── INFORMATION GIVEN

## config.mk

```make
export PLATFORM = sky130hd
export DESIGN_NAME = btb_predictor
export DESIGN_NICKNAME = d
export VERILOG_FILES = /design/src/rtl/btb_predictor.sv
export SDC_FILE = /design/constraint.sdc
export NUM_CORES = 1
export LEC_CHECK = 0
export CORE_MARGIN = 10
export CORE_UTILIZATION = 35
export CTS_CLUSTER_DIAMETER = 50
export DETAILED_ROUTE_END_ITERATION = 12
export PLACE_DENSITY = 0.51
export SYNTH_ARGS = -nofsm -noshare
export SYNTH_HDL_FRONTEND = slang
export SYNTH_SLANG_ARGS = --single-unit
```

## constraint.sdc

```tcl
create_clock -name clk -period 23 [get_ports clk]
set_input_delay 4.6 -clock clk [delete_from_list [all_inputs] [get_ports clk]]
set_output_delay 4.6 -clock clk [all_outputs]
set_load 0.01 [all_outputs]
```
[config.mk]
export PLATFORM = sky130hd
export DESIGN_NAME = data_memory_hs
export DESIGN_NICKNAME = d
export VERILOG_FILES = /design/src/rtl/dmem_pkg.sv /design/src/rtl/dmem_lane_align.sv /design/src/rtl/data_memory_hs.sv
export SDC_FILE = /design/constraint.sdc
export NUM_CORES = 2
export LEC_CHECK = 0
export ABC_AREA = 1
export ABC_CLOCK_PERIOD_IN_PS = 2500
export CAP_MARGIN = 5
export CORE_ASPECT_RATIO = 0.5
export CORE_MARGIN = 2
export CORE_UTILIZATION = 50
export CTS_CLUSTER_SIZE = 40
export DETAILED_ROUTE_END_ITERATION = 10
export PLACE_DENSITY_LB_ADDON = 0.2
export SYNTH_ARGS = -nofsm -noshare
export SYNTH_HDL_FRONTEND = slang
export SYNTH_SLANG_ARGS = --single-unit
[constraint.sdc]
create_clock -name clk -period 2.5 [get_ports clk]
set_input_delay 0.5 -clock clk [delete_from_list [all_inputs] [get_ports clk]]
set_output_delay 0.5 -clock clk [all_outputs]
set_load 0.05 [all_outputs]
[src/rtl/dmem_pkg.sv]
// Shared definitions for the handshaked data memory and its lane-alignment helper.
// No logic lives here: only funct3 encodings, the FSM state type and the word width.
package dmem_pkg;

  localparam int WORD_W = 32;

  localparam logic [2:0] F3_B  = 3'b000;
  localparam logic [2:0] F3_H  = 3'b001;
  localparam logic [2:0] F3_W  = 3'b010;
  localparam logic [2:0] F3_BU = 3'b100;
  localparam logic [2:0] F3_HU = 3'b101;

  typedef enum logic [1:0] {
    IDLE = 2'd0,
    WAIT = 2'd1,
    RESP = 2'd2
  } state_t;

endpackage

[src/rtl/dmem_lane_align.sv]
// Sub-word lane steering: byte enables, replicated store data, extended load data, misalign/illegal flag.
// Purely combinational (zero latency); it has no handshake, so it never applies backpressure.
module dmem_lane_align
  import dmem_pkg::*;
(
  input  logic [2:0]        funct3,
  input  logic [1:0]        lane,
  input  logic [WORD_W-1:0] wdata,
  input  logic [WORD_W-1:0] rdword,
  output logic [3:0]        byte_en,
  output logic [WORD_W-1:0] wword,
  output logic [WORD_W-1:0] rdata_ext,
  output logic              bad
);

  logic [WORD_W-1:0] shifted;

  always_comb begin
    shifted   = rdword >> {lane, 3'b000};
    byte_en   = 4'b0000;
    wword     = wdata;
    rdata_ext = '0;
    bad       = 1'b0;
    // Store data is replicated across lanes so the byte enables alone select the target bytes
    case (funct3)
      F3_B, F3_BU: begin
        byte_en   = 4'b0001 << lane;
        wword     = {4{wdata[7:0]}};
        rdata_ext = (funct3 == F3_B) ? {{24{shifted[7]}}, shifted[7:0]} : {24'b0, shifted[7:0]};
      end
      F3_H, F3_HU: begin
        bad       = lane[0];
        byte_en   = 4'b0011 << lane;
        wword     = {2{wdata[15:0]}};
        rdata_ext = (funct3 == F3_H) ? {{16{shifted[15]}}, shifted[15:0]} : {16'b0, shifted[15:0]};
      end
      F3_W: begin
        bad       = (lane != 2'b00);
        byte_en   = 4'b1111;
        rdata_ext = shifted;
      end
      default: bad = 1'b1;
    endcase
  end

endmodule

────
── INFORMATION GIVEN

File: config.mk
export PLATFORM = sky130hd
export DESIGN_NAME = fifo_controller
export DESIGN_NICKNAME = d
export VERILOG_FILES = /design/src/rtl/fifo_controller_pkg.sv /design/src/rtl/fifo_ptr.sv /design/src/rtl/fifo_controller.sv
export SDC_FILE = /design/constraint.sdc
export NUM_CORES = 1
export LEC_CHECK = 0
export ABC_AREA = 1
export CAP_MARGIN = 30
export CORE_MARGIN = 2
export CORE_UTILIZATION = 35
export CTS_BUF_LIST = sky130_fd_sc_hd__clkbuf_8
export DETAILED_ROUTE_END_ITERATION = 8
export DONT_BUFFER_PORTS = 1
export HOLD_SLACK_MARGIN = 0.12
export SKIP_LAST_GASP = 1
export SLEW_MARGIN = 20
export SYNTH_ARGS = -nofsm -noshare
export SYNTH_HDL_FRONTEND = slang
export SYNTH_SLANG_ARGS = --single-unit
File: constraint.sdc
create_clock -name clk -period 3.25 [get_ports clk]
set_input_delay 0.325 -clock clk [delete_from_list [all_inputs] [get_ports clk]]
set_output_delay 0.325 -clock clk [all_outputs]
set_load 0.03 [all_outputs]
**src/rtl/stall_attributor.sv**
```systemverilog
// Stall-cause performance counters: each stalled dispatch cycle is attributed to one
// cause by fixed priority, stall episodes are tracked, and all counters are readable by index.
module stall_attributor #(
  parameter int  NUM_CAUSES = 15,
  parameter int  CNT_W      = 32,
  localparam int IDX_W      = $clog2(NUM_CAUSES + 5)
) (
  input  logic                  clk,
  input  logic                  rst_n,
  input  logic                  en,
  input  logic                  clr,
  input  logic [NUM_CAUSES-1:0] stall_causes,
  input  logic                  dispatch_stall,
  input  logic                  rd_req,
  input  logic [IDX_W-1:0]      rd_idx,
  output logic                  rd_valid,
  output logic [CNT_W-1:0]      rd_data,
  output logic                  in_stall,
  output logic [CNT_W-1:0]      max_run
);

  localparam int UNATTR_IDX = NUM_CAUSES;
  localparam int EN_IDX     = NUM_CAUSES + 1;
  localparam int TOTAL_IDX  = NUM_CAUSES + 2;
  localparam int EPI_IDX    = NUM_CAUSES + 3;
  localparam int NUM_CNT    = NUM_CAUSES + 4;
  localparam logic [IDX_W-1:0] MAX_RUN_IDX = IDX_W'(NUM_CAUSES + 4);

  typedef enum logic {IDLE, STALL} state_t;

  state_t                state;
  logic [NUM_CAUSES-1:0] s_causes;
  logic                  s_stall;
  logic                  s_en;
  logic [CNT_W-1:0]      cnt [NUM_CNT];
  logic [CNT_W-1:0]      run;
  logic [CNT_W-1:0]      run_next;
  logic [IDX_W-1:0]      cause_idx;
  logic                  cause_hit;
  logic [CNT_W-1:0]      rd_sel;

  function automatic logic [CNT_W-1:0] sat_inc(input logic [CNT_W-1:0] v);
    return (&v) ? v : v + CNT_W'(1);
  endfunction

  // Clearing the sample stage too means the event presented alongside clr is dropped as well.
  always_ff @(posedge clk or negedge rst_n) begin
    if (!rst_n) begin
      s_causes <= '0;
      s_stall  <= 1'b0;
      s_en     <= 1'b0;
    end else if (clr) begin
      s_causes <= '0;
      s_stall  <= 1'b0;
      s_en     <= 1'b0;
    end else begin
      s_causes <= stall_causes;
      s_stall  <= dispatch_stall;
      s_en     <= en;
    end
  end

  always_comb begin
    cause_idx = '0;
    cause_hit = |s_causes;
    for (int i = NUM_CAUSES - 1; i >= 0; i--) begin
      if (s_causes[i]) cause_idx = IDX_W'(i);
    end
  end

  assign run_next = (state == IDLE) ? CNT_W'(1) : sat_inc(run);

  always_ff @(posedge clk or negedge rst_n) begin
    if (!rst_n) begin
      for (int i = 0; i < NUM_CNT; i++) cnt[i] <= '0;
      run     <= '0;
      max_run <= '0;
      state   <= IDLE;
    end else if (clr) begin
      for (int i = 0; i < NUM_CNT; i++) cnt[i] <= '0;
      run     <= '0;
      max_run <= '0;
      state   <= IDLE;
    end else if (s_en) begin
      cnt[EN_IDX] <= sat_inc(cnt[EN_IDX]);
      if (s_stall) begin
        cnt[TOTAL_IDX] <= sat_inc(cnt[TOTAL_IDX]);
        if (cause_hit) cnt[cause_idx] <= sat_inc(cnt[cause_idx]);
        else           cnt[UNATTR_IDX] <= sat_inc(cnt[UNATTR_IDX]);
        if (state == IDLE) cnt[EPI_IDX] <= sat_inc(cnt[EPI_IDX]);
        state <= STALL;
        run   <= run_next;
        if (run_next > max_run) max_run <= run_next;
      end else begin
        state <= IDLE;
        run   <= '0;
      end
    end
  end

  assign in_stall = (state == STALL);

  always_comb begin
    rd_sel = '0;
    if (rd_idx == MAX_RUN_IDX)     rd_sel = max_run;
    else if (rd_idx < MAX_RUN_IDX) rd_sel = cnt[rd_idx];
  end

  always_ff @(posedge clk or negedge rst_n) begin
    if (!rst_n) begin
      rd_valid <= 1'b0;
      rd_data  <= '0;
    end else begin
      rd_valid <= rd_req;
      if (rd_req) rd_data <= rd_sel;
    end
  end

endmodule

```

────

### WHAT TO PRODUCE
Please go over the data above and tally every line holding "wdata"; reply only with the count.

### PROBLEM SOLUTION
4